**Try it:**
In the listing below, count the lines containing the string "biggest". Reply with that number only.

[Start of section]

== oak ==
## labyrinth_car
module labyrinth_car
(
	input  		 clk	,
	input  		 rst	,	 
	input  		 echoR,
	input  		 echoL,
	input  		 echoM,
	output 		 trigR,	 
	output 		 trigL,
	output 		 trigM,
	output 		 Tx	,
	output [3:0] motors_PWM,
	output 		 led,
	output 		 buzzer
);
clock: 5.43 ns
lec_check: 0
cap_margin: 20
cell_pad_in_sites_detail_placement: 1
core_aspect_ratio: 1.57
core_margin: 4
core_utilization: 23
cts_cluster_size: 26
gpl_routability_driven: 1
gpl_timing_driven: 0
min_routing_layer: met2
place_density_lb_addon: 0.14
setup_slack_margin: -0.4
slew_margin: 10
run.sh (not shown) runs the stock make flow with config.mk's settings and CLKGATE_MAP_FILE=.
--- input diff oak..pine ---
Settings: CTS_CLUSTER_SIZE: 26 -> unset; GPL_TIMING_DRIVEN: 0 -> unset; CORE_MARGIN: 4 -> 2; GPL_ROUTABILITY_DRIVEN: 1 -> unset; MIN_ROUTING_LAYER: met2 -> unset; SLEW_MARGIN: 10 -> 20; CORE_UTILIZATION: 23 -> 40; PLACE_DENSITY_LB_ADDON: 0.14 -> unset; SETUP_SLACK_MARGIN: -0.4 -> unset; CELL_PAD_IN_SITES_DETAIL_PLACEMENT: 1 -> unset; CORE_ASPECT_RATIO: 1.57 -> unset; the clock period (ns, I/O delays scaled along): 5.43 -> 10.0.
==> comparison <==
oak was larger in final cell area than pine.
Comparing pine and oak, final cycle utilization of the critical path is lower on pine.
Summed standard-cell area reported by yosys came out exactly the same in pine and oak.
Taking oak as the reference, in pine total of cells resized after clock tree synthesis shows no meaningful change, proportion of cell area occupied by multi-input gates increased 3.0 points.
The higher non-clock buffer count came out of oak.
Summary — clock skew, pine relative to oak: lower, by 25 ps.
[design/flow/design.v]
module subtractor_16bits(
    input [15:0] a,
    input [15:0] b,
    input bin,
    output [15:0] diff,
    output bout
);
    assign {bout, diff} = a - b - bin;
endmodule
module adder_16bits(
    input [15:0] a,
    input [15:0] b,
    input cin,
    output [15:0] sum,
    output cout
);
    assign {cout, sum} = a + b + cin;
endmodule
module multiplier_16bits(
    input [15:0] a,
    input [15:0] b,
    output [31:0] product
);
    assign product = a * b;
endmodule
module divider_16bits(
    input [15:0] dividend,
    input [15:0] divisor,
    output [15:0] quotient,
    output [15:0] remainder
);
    assign quotient = dividend / divisor;
    assign remainder = dividend % divisor;
endmodule
module dff_16bit (
    input      [15:0] d,
    input             clk,
    input             rstn,
    input             en,
    output reg [15:0] q
);
    always @(posedge clk) begin
        if (!rstn)
            q <= 16'b0;
        else if (en)
            q <= d;
    end
endmodule
module unified_computing_system (
    input      [15:0] d_a,           
    input      [15:0] d_b,           
    input      [1:0]  op_code,       
    input             clk,
    input             rstn,
    input             en_a,           
    input             en_b,           
    input             en_result,      
    input             cin,            
    input             bin,            
    output reg [31:0] result,         
    output reg [15:0] remainder,      
    output reg        cout,           
    output reg        bout,           
    output reg        overflow_flag,  
    output reg        error_flag      
);
    wire [15:0] q_a;            
    wire [15:0] q_b;            
    wire [15:0] sum_result;
    wire        sum_cout;
    wire [15:0] diff_result;
    wire        diff_bout;
    wire [31:0] product_result;
    wire [15:0] quotient_result;
    wire [15:0] remainder_result;
    reg [31:0] temp_result;
    reg [15:0] temp_remainder;
    reg        temp_cout;
    reg        temp_bout;
    reg        temp_overflow;
    reg        temp_error;
    dff_16bit register_a_inst (
        .d   (d_a),
        .clk (clk),
        .rstn(rstn),
        .en  (en_a),
        .q   (q_a)
    );
    dff_16bit register_b_inst (
        .d   (d_b),
        .clk (clk),
        .rstn(rstn),
        .en  (en_b),
        .q   (q_b)
    );
    adder_16bits adder_inst (
        .a   (q_a),
        .b   (q_b),
        .cin (cin),
        .sum (sum_result),
        .cout(sum_cout)
    );
    subtractor_16bits subtractor_inst (
        .a    (q_a),
        .b    (q_b),
        .bin  (bin),
        .diff (diff_result),
        .bout (diff_bout)
    );
    multiplier_16bits multiplier_inst (
        .a      (q_a),
        .b      (q_b),
        .product(product_result)
    );
    divider_16bits divider_inst (
        .dividend (q_a),
        .divisor  (q_b),
        .quotient (quotient_result),
        .remainder(remainder_result)
    );
    always @(*) begin
        temp_result = 32'b0;
        temp_remainder = 16'b0;
        temp_cout = 1'b0;
        temp_bout = 1'b0;
        temp_overflow = 1'b0;
        temp_error = 1'b0;
        case(op_code)
            2'b00: begin  
                temp_result = {16'b0, sum_result};
                temp_cout = sum_cout;
                if ((q_a[15] == q_b[15]) && (sum_result[15] != q_a[15])) begin
                    temp_overflow = 1'b1;
                end
            end
            2'b01: begin  
                temp_result = {16'b0, diff_result};
                temp_bout = diff_bout;
                if ((q_a[15] != q_b[15]) && (diff_result[15] != q_a[15])) begin
                    temp_overflow = 1'b1;
                end
            end
            2'b10: begin  
                temp_result = product_result;
                if (product_result[31:16] != 16'b0 && 
                    product_result[31:16] != 16'hFFFF) begin
                    temp_overflow = 1'b1;
                end
            end
            2'b11: begin  
                if (q_b == 16'b0) begin  
                    temp_result = 32'b0;
                    temp_error = 1'b1;
                end else begin
                    temp_result = {16'b0, quotient_result};  
                    temp_remainder = remainder_result;
                end
            end
            default: begin
            end
        endcase
    end
    always @(posedge clk) begin
        if (!rstn) begin
            result <= 32'b0;
            remainder <= 16'b0;
            cout <= 1'b0;
            bout <= 1'b0;
            overflow_flag <= 1'b0;
            error_flag <= 1'b0;
        end
        else if (en_result) begin
            result <= temp_result;
            remainder <= temp_remainder;
            cout <= temp_cout;
            bout <= temp_bout;
            overflow_flag <= temp_overflow;
            error_flag <= temp_error;
        end
    end
endmodule
[design/flow/run.sh]
#!/bin/bash
# the make line also repeats each setting of config.mk as NAME=value (left out here)
make -C /OpenROAD-flow-scripts/flow DESIGN_CONFIG=/design/flow/config.mk WORK_HOME=/design/flow/orfs CLKGATE_MAP_FILE= finish
[design/flow/config.mk]
export PLATFORM = sky130hd
export DESIGN_NAME = unified_computing_system
export DESIGN_NICKNAME = unified_computing_system
export VERILOG_FILES = /design/flow/design.v
export SDC_FILE = /design/flow/constraint.sdc
export NUM_CORES = 4
export LEC_CHECK = 0
export ABC_AREA = 0
export CAP_MARGIN = 20
export CELL_PAD_IN_SITES_GLOBAL_PLACEMENT = 2
export CORE_MARGIN = 2
export CORE_UTILIZATION = 16
export CTS_CLUSTER_DIAMETER = 301
export CTS_CLUSTER_SIZE = 100
export GPL_ROUTABILITY_DRIVEN = 0
export PLACE_DENSITY_LB_ADDON = 0.29
export SLEW_MARGIN = 0
export TNS_END_PERCENT = 35
[design/flow/constraint.sdc]
create_clock -name core_clock -period 45.5 [get_ports {clk}]
set_input_delay 9.1000 -clock core_clock [delete_from_list [all_inputs] [get_ports {clk}]]
set_output_delay 9.1000 -clock core_clock [all_outputs]
set_load 0.01 [all_outputs]
==> results_tabular.tex, run 1 <==
% Generated from flow reports
\begin{tabular}{lr}
\hline
Metric & Value \\
\hline
\multicolumn{2}{l}{\textbf{Status}} \\
\quad Result of the run & complete, no violations \\
\multicolumn{2}{l}{\textbf{Logic synthesis}} \\
\quad Average cell area after synthesis & $\sim$8 µm² \\
\quad Number of synthesized register bits & 84 \\
\quad Sequential cell area fraction in the yosys report & 0.0828 \\
\quad Ranking of synthesized cells by area & sky130\_fd\_sc\_hd\_\_fa\_1 (20\%), sky130\_fd\_sc\_hd\_\_ha\_1 (18\%), sky130\_fd\_sc\_hd\_\_dfxtp\_1 (8.3\%), sky130\_fd\_sc\_hd\_\_inv\_1 (5.9\%), sky130\_fd\_sc\_hd\_\_nand2\_1 (5.3\%) \\
\quad Count of instantiated cells in the yosys netlist & between 2000 and 3000 \\
\quad Synth Area in Adders & 0.375 \\
\quad Combinational family with the most area after synthesis & adder cells \\
\quad Count of yosys warnings during synthesis & 2 \\
\quad Leading cell type by number of instances after synthesis & sky130\_fd\_sc\_hd\_\_inv\_1 \\
\quad Yosys stat area & 20300 µm² \\
\quad Dominant flop cell & sky130\_fd\_sc\_hd\_\_dfxtp\_1 \\
\quad EDFF count, synth & 0 \\
\quad Xor+xnor area frac & 0.0509 \\
\quad Yosys simple share & 0.185 \\
\quad Synthesized cell area & $\sim$20000 µm² \\
\quad Asr flop ratio synth & 0 \\
\quad Area share of the leading cell type in the synthesized netlist & 0.196 \\
\quad Mux contribution to synthesized area & 0.0332 \\
\quad Floorplan Nets & 3099 \\
\quad Count of cell types in the netlist & 83 \\
\quad Number of instances in the synthesized netlist & roughly 2600 \\
\quad Fraction of the mapped netlist area in compound gates & 0.194 \\
\quad Most area-hungry cell type in the Yosys netlist & sky130\_fd\_sc\_hd\_\_fa\_1 \\
\quad Most instantiated cells after synthesis & sky130\_fd\_sc\_hd\_\_inv\_1 (321), sky130\_fd\_sc\_hd\_\_ha\_1 (290), sky130\_fd\_sc\_hd\_\_nand2\_1 (288) \\
\multicolumn{2}{l}{\textbf{Final layout}} \\
\quad Growth of design area from synthesis to finish & 16.7\% \\
\quad Final standard cell area without fillers & approximately 24000 µm² \\
\quad Number of filler cells placed in the layout & 14215 \\
\quad Nets & 3167 \\
\multicolumn{2}{l}{\textbf{Clocking}} \\
\quad Clock sink count & approximately 84 \\
\quad \# hold bufs at CTS & 0 \\
\quad H-tree levels & 3 \\
\quad Number of buffers added for setup after CTS & 0 \\
\quad Later-pin clock latency in the skew report & 0.43 ns \\
\quad Root buf cell & sky130\_fd\_sc\_hd\_\_clkbuf\_16 \\
\quad Maximum clock path buffer count & 2 \\
\quad \# resized after CTS & 0 \\
\quad Number of CTS-inserted buffers & 9 \\
\quad Clock edge transition at the registers on the reported setup and hold paths & about 0.08 ns \\
\quad Clock tree from TritonCTS & done \\
\multicolumn{2}{l}{\textbf{Die}} \\
\quad Initial standard-cell utilization of the core & 0.161 \\
\quad CORE AREA & 126000 µm² \\
\quad Die outline area & $\sim$130000 µm² \\
\quad Total number of placement rows & around 130 \\
\quad Die Y-Extent & approximately 360 µm \\
\quad Top-level port count & 93 \\
\quad Floorplan die width & 360 µm \\
\multicolumn{2}{l}{\textbf{Setup path}} \\
\quad Source of the critical timing path & register\_b\_inst.q[15]\$\_SDFFE\_PN0P\_ \\
\quad Crit path buf inv count & 11 \\
\quad Data required time of the worst path & 45.84 ns \\
\quad Maximum single-stage delay on the critical path & around 0.85 ns \\
\quad Count of cells along the worst register-to-register path & between 100 and 150 \\
\quad Critical-path top delay cell & sky130\_fd\_sc\_hd\_\_o31ai\_2 \\
\quad Critical path class & reg2reg \\
\quad Worst setup EP type & register \\
\quad Worst path most repeated cell & sky130\_fd\_sc\_hd\_\_ha\_1 \\
\quad WP depth & 129 \\
\quad Reg-to-reg slack, setup & approximately 12 ns \\
\quad End of the critical path & remainder[10]\$\_SDFFE\_PN0P\_ \\
\quad Launching element type of the critical path & register \\
\quad Critical path data arrival time & 33.58 ns \\
\quad FF-to-FF End & remainder[10]\$\_SDFFE\_PN0P\_ \\
\quad Cell class contributing the biggest share of worst-path delay & AND-OR/OR-AND gates \\
\quad Critical path peak fanout & 21 \\
\quad Crit Reg-Reg Startpoint & register\_b\_inst.q[15]\$\_SDFFE\_PN0P\_ \\
\multicolumn{2}{l}{\textbf{Drt}} \\
\quad Antenna viol nets, final & 0 \\
\quad Violation count after the first detailed-route iteration & around 1100 \\
\quad Number of iterations in the first detailed-routing pass & 5 \\
\quad Drc violations & 0 \\
\quad Total routed wirelength & approximately 93 mm \\
\quad Routed len/inst & about 22 µm \\
\quad Average vias per placed instance & approximately 4.3 \\
\quad Routed vias & roughly 18000 \\
\multicolumn{2}{l}{\textbf{Worst hold path}} \\
\quad Launch instance of the worst min-delay path & remainder[15]\$\_SDFFE\_PN0P\_ \\
\quad Hold-critical path endpoint & remainder[15]\$\_SDFFE\_PN0P\_ \\
\quad Tightest Hold Check Type & reg2reg \\
\quad Hold path depth & 2 \\
\multicolumn{2}{l}{\textbf{Place}} \\
\quad Placed standard-cell area & between 20000 and 25000 µm² \\
\quad Number of I/O port buffers & $\sim$92 \\
\quad HPWL after detailed placement & between 70 and 80 mm \\
\quad Worst setup slack before clock tree synthesis & about 12 ns \\
\multicolumn{2}{l}{\textbf{Timing}} \\
\quad Setup repair after global routing missed its margin & false \\
\quad Slew Limit Headroom & 0.324 \\
\quad Fmax & approximately 0.030 GHz \\
\quad Final-report hold violation count & 0 \\
\quad Setup-failing EPs final & 0 \\
\quad Share of the clock period used by the worst path after layout & 0.731 \\
\quad Actual transition at the worst max-transition pin & between 1 and 1.5 ns \\
\quad Time the worst path needs with I/O delays and setup & $\sim$33 ns \\
\quad Final Worst Setup Slack & about 12 ns \\
\quad Clock skew after layout & approximately 0.016 ns \\
\quad Sum of negative setup slack & 0 ns \\
\quad Count of final max-slew check failures & 0 \\
\multicolumn{2}{l}{\textbf{GRT}} \\
\quad Antenna violations before repair & 5 \\
\quad Maximum number of pins on one net before global-route repair & roughly 44 \\
\quad Overall fraction of global-route tracks in use & 0.144 \\
\quad First-pass GRT wire length & $\sim$140 mm \\
\quad Via count of the first global-routing pass & around 19000 \\
\quad Grt ovf & 0 \\
\multicolumn{2}{l}{\textbf{Job}} \\
\quad Maximum Capacitance Violations & 0 \\
\quad Number of OpenROAD warnings & between 40 and 50 \\
\hline
\end{tabular}
==> stage by stage <==
step / util / hold WS, ns / instances
floorplan: - / 0.484 / 2569
global placement: 0.186 / 0.449 / 4276
detailed placement: 0.186 / 0.448 / 4276
CTS: 0.188 / 0.465 / 4292
global route: 0.188 / 0.504 / 4292
finish: 0.188 / 0.463 / 4293
==> per-layer routing <==
metal,global-route usage,part of all wire,routed length (µm),vias to the layer above
met4,0.0433,0.030,2760,0
li1,-,-,-,8915
met3,0.0223,0.043,4000,79
met1,0.196,0.48,44300,8981
met2,0.234,0.45,42100,390
met5,0,0,0,-
==> layout make-up <==
class / instances / area (µm²) / share of cell area
clock inverters: 5 / 60.1 / 0.00254
repair buffers: 155 / 1380 / 0.0584
flip-flops and latches: 84 / 1680 / 0.0710
multi-input cells: 2060 / 17000 / 0.719
well taps: 1650 / 2060 / 0.0872
diodes: 1 / 2.50 / 0.000106
inverters: 327 / 1230 / 0.0518
clock buffers: 11 / 243 / 0.0102
==> inputs of run 2 (changes only) <==
ABC_AREA = 1   (was 0)
CELL_PAD_IN_SITES_GLOBAL_PLACEMENT = default   (was 2)
CORE_UTILIZATION = 72   (was 16)
CTS_CLUSTER_DIAMETER = default   (was 301)
CTS_CLUSTER_SIZE = 97   (was 100)
GPL_ROUTABILITY_DRIVEN = default   (was 0)
PLACE_DENSITY_LB_ADDON = default   (was 0.29)
SLEW_MARGIN = 20   (was 0)
TNS_END_PERCENT = default   (was 35)
clock period = 31.3 ns   (was 45.5 ns; I/O delays follow)
==> results_tabular.tex, run 2 <==
% Generated from flow reports
\begin{tabular}{lr}
\hline
Metric & Value \\
\hline
\multicolumn{2}{l}{\textbf{Status}} \\
\quad Result of the run & complete, no violations \\
\multicolumn{2}{l}{\textbf{Timing}} \\
\quad Setup-failing EPs final & 0 \\
\quad Share of the clock period used by the worst path after layout & 0.904 \\
\quad Final Worst Setup Slack & roughly 3 ns \\
\quad Final-report hold violation count & 0 \\
\quad Time the worst path needs with I/O delays and setup & 28.30 ns \\
\quad Fmax & 0.0353 GHz \\
\quad Sum of negative setup slack & 0 ns \\
\quad Count of final max-slew check failures & 0 \\
\quad Actual transition at the worst max-transition pin & 1.23 ns \\
\quad Clock skew after layout & 0.0211 ns \\
\quad Slew Limit Headroom & 0.180 \\
\quad Setup repair after global routing missed its margin & false \\
\multicolumn{2}{l}{\textbf{Logic synthesis}} \\
\quad Ranking of synthesized cells by area & sky130\_fd\_sc\_hd\_\_fa\_1 (19\%), sky130\_fd\_sc\_hd\_\_ha\_1 (17\%), sky130\_fd\_sc\_hd\_\_nand2\_1 (13\%), sky130\_fd\_sc\_hd\_\_inv\_1 (11\%), sky130\_fd\_sc\_hd\_\_dfxtp\_1 (7.9\%) \\
\quad Area share of the leading cell type in the synthesized netlist & 0.187 \\
\quad Count of cell types in the netlist & slightly below 70 \\
\quad Average cell area after synthesis & 6.90 µm² \\
\quad Yosys stat area & approximately 21000 µm² \\
\quad Most area-hungry cell type in the Yosys netlist & sky130\_fd\_sc\_hd\_\_fa\_1 \\
\quad Synth Area in Adders & 0.356 \\
\quad Yosys simple share & 0.263 \\
\quad Floorplan Nets & 3624 \\
\quad Most instantiated cells after synthesis & sky130\_fd\_sc\_hd\_\_nand2\_1 (761), sky130\_fd\_sc\_hd\_\_inv\_1 (601), sky130\_fd\_sc\_hd\_\_ha\_1 (290) \\
\quad Leading cell type by number of instances after synthesis & sky130\_fd\_sc\_hd\_\_nand2\_1 \\
\quad Combinational family with the most area after synthesis & adder cells \\
\quad EDFF count, synth & 0 \\
\quad Number of instances in the synthesized netlist & roughly 3100 \\
\quad Count of yosys warnings during synthesis & 2 \\
\quad Xor+xnor area frac & 0.0344 \\
\quad Count of instantiated cells in the yosys netlist & a little over 3000 \\
\quad Fraction of the mapped netlist area in compound gates & 0.126 \\
\quad Asr flop ratio synth & 0 \\
\quad Mux contribution to synthesized area & 0 \\
\quad Dominant flop cell & sky130\_fd\_sc\_hd\_\_dfxtp\_1 \\
\quad Sequential cell area fraction in the yosys report & 0.0787 \\
\quad Number of synthesized register bits & about 84 \\
\quad Synthesized cell area & between 20000 and 25000 µm² \\
\multicolumn{2}{l}{\textbf{Job}} \\
\quad Maximum Capacitance Violations & 0 \\
\quad Number of OpenROAD warnings & between 40 and 50 \\
\multicolumn{2}{l}{\textbf{Setup path}} \\
\quad Reg-to-reg slack, setup & between 2 and 3 ns \\
\quad Critical path class & reg2reg \\
\quad Critical-path top delay cell & sky130\_fd\_sc\_hd\_\_dfxtp\_1 \\
\quad Launching element type of the critical path & register \\
\quad Maximum single-stage delay on the critical path & 1.07 ns \\
\quad Data required time of the worst path & roughly 32 ns \\
\quad Cell class contributing the biggest share of worst-path delay & simple AND/OR/NAND/NOR gates \\
\quad Worst setup EP type & register \\
\quad Crit path buf inv count & 22 \\
\quad Critical path data arrival time & $\sim$29 ns \\
\quad Worst path most repeated cell & sky130\_fd\_sc\_hd\_\_nand2\_1 \\
\quad Crit Reg-Reg Startpoint & register\_a\_inst.q[9]\$\_SDFFE\_PN0P\_ \\
\quad WP depth & about 230 \\
\quad Source of the critical timing path & register\_a\_inst.q[9]\$\_SDFFE\_PN0P\_ \\
\quad Critical path peak fanout & 20 \\
\quad Count of cells along the worst register-to-register path & 231 \\
\quad FF-to-FF End & remainder[15]\$\_SDFFE\_PN0P\_ \\
\quad End of the critical path & remainder[15]\$\_SDFFE\_PN0P\_ \\
\multicolumn{2}{l}{\textbf{Die}} \\
\quad CORE AREA & 29400 µm² \\
\quad Top-level port count & just over 90 \\
\quad Total number of placement rows & 63 \\
\quad Die outline area & slightly above 30000 µm² \\
\quad Die Y-Extent & approximately 180 µm \\
\quad Initial standard-cell utilization of the core & 0.726 \\
\quad Floorplan die width & approximately 180 µm \\
\multicolumn{2}{l}{\textbf{GRT}} \\
\quad Via count of the first global-routing pass & 21623 \\
\quad First-pass GRT wire length & roughly 110 mm \\
\quad Maximum number of pins on one net before global-route repair & 54 \\
\quad Overall fraction of global-route tracks in use & 0.452 \\
\quad Antenna violations before repair & 4 \\
\quad Grt ovf & 0 \\
\multicolumn{2}{l}{\textbf{Place}} \\
\quad Number of I/O port buffers & between 90 and 100 \\
\quad HPWL after detailed placement & around 52 mm \\
\quad Placer congestion estimate & $\sim$1.1 \\
\quad Worst setup slack before clock tree synthesis & approximately 1.7 ns \\
\multicolumn{2}{l}{\textbf{Drt}} \\
\quad Violation count after the first detailed-route iteration & just over 2000 \\
\quad Total routed wirelength & roughly 68 mm \\
\quad Antenna viol nets, final & 0 \\
\quad Routed vias & about 21000 \\
\quad Routed len/inst & a little under 20 µm \\
\quad Average vias per placed instance & approximately 6 \\
\quad Drc violations & 0 \\
\quad Number of iterations in the first detailed-routing pass & 8 \\
\multicolumn{2}{l}{\textbf{Clocking}} \\
\quad Clock sink count & around 84 \\
\quad Clock edge transition at the registers on the reported setup and hold paths & 0.08 ns \\
\quad Number of CTS-inserted buffers & 9 \\
\quad Root buf cell & sky130\_fd\_sc\_hd\_\_clkbuf\_16 \\
\quad H-tree levels & 3 \\
\quad Later-pin clock latency in the skew report & 0.38 ns \\
\quad Clock tree from TritonCTS & done \\
\quad Maximum clock path buffer count & 2 \\
\multicolumn{2}{l}{\textbf{Final layout}} \\
\quad Nets & about 3700 \\
\quad Final core utilization & 0.777 \\
\quad Growth of design area from synthesis to finish & 6.99\% \\
\multicolumn{2}{l}{\textbf{Worst hold path}} \\
\quad Tightest Hold Check Type & reg2reg \\
\quad Hold-critical path endpoint & result[22]\$\_SDFFE\_PN0P\_ \\
\quad Hold path depth & 2 \\
\quad Launch instance of the worst min-delay path & result[22]\$\_SDFFE\_PN0P\_ \\
\hline
\end{tabular}
==> run 2: repair_timing <==
action                     CTS  global route
gates resized                0            20
setup endpoints to repair    0            17
hold buffers                 0             0
setup buffers                0            16
==> run 2: routing by layer <==
metal  share of wire  GRT usage  wire length, µm  vias up
met4           0.088      0.346             6050        6
met5         0.00063          0               43        -
li1                -          -                -     9720
met2            0.44      0.723            30300     1202
met3            0.11      0.147             7740      482
met1            0.35      0.498            24300     9666
==> run 2: through the flow <==
| step | cells | hold WS (ns) | cell area (µm²) |
|---|---|---|---|
| detailed placement | 3484 | 0.457 | 22300 |
| global route | 3518 | 0.496 | 22900 |
| CTS | 3500 | 0.467 | 22700 |
| finish | 3519 | 0.467 | 22900 |
| global placement | 3484 | 0.453 | 22300 |
| floorplan | 3094 | 0.490 | 21400 |
==> run 2: final cells by class <==
cell class | instances | area (µm²)
fill | 2177 | 6550
inverter | 638 | 2420
tap | 390 | 488
antenna | 2 | 5.00
multi-input combinational | 2254 | 16700
clock inverter | 6 | 68.8
sequential | 84 | 1700
clock buffer | 10 | 239
timing repair buffer | 135 | 1260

[End of section]

**Response to this task:**
2